[Collected data entries]
# # #

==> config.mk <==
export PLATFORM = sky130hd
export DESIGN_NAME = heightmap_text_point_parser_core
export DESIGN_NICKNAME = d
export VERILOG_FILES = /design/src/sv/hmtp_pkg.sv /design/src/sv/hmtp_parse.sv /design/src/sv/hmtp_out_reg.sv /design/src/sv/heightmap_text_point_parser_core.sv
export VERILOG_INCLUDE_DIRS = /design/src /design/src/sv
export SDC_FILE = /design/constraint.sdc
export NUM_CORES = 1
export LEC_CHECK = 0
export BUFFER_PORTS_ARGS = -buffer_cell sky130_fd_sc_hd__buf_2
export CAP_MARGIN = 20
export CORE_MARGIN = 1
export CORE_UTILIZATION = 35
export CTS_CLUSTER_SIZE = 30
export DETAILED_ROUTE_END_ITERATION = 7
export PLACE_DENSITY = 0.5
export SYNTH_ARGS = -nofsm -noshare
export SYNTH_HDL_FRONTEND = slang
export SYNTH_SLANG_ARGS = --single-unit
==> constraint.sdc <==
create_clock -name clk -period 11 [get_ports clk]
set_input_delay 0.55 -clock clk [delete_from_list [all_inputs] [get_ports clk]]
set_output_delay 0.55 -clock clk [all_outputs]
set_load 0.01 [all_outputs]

# # #

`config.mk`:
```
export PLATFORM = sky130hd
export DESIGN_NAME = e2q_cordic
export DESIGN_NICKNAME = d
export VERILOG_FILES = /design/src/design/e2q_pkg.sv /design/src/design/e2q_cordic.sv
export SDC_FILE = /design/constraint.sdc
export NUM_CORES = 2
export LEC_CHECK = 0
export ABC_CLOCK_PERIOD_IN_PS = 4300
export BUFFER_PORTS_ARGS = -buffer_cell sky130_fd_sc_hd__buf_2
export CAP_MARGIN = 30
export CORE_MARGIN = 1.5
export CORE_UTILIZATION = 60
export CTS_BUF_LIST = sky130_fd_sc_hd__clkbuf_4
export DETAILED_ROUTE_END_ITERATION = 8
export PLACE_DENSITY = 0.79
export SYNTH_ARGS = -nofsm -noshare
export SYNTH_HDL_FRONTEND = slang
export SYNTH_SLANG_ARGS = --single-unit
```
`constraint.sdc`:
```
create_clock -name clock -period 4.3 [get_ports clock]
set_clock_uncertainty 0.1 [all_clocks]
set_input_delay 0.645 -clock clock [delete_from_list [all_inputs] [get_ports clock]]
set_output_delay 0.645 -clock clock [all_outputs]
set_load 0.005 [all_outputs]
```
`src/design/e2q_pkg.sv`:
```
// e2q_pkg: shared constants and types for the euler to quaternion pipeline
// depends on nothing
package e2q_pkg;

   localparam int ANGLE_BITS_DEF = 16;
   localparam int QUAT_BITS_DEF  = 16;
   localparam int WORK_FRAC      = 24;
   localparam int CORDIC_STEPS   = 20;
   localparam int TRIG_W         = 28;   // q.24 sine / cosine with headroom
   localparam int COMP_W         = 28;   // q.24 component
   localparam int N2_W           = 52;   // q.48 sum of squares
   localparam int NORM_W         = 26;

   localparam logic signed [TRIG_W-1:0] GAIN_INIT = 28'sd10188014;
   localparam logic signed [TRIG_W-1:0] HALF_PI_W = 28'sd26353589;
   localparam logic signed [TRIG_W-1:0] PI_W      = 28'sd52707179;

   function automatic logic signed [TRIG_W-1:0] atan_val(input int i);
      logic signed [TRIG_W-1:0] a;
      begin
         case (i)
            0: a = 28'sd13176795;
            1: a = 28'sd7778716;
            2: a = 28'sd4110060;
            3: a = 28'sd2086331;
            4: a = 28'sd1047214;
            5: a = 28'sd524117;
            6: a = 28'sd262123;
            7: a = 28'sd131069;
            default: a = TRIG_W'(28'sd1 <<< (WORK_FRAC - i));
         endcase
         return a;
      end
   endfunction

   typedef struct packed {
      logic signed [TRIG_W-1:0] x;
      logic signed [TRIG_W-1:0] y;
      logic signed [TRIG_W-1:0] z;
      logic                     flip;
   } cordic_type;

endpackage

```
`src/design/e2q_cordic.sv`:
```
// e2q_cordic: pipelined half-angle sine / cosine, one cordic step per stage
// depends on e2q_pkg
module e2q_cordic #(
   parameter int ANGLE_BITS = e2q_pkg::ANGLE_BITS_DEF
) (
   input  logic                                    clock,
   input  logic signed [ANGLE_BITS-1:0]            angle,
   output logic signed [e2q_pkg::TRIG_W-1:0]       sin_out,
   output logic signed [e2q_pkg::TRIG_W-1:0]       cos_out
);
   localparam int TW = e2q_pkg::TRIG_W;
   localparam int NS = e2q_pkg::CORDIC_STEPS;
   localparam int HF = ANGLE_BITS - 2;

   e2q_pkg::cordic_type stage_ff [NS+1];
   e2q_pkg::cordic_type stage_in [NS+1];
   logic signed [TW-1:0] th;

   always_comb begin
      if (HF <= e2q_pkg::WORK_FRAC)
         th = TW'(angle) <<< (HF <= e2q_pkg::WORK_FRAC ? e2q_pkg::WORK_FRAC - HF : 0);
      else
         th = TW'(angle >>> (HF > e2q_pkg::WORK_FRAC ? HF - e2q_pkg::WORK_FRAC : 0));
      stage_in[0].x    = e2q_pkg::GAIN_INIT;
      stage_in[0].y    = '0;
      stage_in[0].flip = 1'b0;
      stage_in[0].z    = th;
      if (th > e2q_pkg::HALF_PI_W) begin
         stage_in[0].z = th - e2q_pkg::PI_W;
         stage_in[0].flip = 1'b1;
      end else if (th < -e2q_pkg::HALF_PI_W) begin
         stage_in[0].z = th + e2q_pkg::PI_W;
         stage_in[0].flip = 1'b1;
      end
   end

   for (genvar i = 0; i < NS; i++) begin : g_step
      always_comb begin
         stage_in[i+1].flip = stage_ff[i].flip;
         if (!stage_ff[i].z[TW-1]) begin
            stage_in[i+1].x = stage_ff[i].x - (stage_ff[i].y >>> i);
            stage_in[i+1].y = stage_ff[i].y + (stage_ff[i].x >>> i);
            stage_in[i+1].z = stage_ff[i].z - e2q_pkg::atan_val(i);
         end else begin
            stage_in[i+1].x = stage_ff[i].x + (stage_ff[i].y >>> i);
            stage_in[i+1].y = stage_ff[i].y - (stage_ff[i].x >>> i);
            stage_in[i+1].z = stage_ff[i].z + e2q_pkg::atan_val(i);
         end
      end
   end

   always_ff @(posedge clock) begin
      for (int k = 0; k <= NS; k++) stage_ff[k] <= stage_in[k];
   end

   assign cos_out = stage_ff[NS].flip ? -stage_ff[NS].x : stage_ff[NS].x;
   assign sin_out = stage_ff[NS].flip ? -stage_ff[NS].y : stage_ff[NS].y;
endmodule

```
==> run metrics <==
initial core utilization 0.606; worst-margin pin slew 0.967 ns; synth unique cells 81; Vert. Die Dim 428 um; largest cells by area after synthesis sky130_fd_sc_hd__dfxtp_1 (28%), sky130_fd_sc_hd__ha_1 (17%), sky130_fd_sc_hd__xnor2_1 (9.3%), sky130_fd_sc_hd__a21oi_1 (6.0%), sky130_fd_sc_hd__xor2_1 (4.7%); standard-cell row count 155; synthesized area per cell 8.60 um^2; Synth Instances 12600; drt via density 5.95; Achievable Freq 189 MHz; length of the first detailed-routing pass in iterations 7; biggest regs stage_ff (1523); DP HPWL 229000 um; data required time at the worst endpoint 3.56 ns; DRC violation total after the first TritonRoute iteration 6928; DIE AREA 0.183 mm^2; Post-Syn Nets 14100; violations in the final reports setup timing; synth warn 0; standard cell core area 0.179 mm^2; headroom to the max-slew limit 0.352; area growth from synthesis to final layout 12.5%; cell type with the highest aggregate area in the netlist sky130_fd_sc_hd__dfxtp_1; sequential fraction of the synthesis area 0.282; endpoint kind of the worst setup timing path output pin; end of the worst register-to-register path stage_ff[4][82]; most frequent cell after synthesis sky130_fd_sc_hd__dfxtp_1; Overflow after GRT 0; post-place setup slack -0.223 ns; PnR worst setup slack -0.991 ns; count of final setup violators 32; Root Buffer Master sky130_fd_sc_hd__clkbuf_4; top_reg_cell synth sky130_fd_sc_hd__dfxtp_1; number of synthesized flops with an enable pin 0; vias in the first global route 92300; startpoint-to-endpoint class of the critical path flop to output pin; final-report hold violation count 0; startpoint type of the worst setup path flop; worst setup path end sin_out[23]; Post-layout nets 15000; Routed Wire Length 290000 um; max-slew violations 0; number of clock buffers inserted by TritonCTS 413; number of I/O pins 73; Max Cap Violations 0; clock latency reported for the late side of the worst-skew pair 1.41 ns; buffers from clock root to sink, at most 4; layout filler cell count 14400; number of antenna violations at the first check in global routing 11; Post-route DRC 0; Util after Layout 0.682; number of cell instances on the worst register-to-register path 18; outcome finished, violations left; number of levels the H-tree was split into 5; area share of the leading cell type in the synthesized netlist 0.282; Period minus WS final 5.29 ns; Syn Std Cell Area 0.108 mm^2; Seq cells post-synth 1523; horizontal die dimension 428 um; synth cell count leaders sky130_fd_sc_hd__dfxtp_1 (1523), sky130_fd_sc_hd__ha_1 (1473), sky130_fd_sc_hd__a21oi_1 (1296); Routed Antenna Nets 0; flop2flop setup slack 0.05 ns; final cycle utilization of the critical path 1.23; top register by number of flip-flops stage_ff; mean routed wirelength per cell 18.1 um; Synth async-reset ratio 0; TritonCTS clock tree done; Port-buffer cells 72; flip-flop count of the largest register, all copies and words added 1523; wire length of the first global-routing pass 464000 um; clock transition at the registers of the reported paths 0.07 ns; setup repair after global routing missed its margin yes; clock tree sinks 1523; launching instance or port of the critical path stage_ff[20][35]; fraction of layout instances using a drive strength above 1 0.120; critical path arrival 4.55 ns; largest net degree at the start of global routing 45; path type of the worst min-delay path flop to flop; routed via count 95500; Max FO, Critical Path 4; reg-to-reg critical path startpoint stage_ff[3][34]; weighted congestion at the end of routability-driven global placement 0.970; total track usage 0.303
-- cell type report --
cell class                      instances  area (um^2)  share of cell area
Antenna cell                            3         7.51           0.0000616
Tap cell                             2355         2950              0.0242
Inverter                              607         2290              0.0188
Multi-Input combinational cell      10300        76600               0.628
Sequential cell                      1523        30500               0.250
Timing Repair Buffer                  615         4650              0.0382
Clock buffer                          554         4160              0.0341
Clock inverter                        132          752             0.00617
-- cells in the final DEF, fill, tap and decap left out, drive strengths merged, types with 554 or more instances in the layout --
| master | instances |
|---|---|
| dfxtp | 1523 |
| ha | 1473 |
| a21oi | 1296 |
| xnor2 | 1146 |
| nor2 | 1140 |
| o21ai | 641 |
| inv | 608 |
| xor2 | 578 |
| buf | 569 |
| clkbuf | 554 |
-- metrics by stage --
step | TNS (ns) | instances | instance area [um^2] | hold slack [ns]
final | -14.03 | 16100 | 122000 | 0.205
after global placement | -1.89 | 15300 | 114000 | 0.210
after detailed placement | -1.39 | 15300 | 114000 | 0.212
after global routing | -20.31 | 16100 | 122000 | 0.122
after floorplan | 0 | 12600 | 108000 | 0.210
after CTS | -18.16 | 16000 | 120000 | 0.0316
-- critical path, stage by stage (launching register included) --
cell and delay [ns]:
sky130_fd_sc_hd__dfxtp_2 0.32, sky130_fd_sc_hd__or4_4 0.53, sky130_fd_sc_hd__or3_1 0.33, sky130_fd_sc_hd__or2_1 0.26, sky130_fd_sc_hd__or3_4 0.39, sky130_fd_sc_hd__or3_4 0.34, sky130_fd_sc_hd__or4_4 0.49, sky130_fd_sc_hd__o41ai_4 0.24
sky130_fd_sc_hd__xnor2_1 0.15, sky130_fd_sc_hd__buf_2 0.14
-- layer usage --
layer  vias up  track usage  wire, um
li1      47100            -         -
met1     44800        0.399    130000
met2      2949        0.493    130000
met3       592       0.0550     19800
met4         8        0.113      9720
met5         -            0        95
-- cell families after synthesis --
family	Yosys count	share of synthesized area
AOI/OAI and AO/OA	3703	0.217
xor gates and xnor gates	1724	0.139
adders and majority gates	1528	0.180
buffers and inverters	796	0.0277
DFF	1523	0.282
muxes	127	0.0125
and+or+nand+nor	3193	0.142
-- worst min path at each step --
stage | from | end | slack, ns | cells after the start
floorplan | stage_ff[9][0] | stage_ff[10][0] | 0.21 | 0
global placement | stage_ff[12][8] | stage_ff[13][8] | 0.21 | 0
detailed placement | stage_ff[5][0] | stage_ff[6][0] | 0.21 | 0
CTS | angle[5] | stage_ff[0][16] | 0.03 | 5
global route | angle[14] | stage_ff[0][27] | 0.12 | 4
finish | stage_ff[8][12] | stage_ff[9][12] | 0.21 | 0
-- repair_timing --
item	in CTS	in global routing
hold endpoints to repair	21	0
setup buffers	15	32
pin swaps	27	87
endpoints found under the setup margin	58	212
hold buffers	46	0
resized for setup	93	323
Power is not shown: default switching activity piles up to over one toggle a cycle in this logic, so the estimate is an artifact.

# # #

* **What is required**: Look through the entries, and return every line that the word "depends" appears in.

* **Solution**:
// depends on nothing
// depends on e2q_pkg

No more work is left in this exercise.